*** INPUT RECORDS ***

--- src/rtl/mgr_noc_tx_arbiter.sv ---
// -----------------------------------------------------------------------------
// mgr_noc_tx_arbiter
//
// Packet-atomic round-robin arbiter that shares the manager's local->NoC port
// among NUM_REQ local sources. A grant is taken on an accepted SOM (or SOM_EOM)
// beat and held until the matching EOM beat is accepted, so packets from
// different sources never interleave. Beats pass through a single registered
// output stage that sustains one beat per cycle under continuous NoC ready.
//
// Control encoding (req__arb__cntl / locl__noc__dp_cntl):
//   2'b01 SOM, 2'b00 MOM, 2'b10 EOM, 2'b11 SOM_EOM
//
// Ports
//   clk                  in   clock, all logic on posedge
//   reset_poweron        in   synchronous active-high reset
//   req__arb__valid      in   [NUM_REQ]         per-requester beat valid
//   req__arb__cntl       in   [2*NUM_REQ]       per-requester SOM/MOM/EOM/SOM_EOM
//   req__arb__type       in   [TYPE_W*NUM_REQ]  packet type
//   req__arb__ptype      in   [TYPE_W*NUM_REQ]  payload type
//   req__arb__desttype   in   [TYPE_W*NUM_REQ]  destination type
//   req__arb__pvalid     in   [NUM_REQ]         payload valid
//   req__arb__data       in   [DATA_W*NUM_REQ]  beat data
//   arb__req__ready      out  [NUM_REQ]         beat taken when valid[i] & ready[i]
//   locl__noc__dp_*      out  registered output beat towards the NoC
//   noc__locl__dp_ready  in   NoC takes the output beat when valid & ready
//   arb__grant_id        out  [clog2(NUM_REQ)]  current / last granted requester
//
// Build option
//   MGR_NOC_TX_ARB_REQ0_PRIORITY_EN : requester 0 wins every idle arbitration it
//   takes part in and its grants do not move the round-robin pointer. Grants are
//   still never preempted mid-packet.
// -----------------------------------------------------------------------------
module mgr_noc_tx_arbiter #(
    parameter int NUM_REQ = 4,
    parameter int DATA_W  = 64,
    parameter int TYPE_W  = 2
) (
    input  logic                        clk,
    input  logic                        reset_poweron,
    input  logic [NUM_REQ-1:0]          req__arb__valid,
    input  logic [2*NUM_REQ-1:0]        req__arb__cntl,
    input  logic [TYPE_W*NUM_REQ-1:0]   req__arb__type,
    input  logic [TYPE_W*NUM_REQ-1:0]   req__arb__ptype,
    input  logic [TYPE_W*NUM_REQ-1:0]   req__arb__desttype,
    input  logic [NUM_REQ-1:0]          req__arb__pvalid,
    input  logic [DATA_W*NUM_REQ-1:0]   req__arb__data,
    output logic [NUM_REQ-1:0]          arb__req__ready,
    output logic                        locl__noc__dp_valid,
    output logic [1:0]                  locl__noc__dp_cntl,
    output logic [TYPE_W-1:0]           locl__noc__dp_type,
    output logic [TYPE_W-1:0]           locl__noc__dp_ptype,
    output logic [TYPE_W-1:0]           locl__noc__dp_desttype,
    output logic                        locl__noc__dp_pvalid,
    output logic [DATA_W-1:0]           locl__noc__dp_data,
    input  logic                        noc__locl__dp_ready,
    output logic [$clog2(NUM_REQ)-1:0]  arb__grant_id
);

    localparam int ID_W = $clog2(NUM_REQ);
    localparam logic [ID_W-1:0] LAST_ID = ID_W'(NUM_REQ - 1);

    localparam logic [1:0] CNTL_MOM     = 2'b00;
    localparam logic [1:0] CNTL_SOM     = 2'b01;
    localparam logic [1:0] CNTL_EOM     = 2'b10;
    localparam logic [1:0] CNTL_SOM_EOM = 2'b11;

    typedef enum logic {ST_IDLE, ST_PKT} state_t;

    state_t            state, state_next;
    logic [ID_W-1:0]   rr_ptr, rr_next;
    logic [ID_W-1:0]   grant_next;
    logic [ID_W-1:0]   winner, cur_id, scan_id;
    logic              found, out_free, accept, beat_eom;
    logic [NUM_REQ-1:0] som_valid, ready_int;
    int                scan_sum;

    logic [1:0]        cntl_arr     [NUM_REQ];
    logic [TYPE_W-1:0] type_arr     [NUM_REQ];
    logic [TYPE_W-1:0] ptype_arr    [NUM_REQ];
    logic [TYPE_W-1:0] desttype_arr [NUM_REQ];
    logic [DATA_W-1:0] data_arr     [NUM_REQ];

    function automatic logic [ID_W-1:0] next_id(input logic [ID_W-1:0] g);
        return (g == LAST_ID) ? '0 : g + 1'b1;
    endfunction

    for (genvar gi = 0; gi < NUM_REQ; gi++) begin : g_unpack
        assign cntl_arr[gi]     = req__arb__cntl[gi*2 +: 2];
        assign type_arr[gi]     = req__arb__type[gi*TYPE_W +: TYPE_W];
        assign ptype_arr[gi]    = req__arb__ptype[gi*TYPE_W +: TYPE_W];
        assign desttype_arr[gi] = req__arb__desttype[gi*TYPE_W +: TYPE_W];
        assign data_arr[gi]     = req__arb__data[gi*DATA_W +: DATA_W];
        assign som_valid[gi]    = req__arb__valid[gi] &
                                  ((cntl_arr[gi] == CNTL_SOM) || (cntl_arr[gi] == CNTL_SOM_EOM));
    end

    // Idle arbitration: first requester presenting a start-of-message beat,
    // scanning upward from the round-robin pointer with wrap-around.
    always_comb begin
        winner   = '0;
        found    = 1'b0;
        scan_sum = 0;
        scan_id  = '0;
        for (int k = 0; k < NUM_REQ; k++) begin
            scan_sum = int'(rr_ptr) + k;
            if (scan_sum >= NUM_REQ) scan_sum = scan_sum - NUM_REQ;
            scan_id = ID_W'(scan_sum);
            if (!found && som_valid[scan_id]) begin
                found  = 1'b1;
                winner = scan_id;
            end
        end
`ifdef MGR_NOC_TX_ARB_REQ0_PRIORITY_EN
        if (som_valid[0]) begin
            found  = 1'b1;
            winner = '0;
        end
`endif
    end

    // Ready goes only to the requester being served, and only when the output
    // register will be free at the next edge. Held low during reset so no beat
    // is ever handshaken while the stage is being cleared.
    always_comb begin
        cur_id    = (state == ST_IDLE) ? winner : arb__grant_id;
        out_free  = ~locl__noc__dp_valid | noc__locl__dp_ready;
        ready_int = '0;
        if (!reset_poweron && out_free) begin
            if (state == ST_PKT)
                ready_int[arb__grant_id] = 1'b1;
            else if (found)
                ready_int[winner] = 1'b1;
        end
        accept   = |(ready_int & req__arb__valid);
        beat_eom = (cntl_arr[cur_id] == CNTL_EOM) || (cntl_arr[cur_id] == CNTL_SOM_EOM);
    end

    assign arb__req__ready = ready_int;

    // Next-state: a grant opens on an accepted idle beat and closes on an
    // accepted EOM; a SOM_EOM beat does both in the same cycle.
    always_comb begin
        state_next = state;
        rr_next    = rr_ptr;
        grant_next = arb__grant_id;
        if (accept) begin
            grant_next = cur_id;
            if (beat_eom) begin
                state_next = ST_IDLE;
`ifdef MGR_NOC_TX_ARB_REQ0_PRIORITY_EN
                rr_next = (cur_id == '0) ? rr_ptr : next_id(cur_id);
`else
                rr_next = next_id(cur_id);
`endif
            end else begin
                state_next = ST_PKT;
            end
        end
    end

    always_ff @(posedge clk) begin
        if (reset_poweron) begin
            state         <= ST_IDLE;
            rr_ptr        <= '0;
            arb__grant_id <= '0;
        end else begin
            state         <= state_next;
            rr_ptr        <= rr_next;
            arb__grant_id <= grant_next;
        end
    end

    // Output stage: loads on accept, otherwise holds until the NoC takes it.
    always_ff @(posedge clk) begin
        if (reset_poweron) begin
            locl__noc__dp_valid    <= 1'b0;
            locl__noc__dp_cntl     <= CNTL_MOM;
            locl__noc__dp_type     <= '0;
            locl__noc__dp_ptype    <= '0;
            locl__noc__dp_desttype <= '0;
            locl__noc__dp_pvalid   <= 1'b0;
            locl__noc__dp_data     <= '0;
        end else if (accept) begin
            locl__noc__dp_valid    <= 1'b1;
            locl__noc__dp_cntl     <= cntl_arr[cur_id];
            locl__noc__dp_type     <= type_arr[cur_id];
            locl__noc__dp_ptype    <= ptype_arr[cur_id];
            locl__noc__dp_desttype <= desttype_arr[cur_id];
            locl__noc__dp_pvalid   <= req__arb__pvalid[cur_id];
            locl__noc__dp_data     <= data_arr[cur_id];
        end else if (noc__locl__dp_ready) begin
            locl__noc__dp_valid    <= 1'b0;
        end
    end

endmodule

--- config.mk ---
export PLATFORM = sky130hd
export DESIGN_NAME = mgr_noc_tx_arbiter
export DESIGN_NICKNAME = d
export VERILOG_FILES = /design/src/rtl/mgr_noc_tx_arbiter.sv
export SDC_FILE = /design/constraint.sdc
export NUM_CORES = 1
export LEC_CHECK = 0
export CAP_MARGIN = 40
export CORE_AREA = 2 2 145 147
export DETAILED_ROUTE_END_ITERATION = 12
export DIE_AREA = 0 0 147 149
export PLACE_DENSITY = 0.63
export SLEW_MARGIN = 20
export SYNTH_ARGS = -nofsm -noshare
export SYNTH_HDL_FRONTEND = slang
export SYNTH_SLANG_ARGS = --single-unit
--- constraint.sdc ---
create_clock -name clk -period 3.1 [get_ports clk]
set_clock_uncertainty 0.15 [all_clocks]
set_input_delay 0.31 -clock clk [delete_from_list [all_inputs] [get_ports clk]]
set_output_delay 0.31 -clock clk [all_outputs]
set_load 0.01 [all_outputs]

***

Scan the records above. Return every line with "winner" in it.

* [EXERCISE RESULT]
    logic [ID_W-1:0]   winner, cur_id, scan_id;
        winner   = '0;
                winner = scan_id;
            winner = '0;
        cur_id    = (state == ST_IDLE) ? winner : arb__grant_id;
                ready_int[winner] = 1'b1;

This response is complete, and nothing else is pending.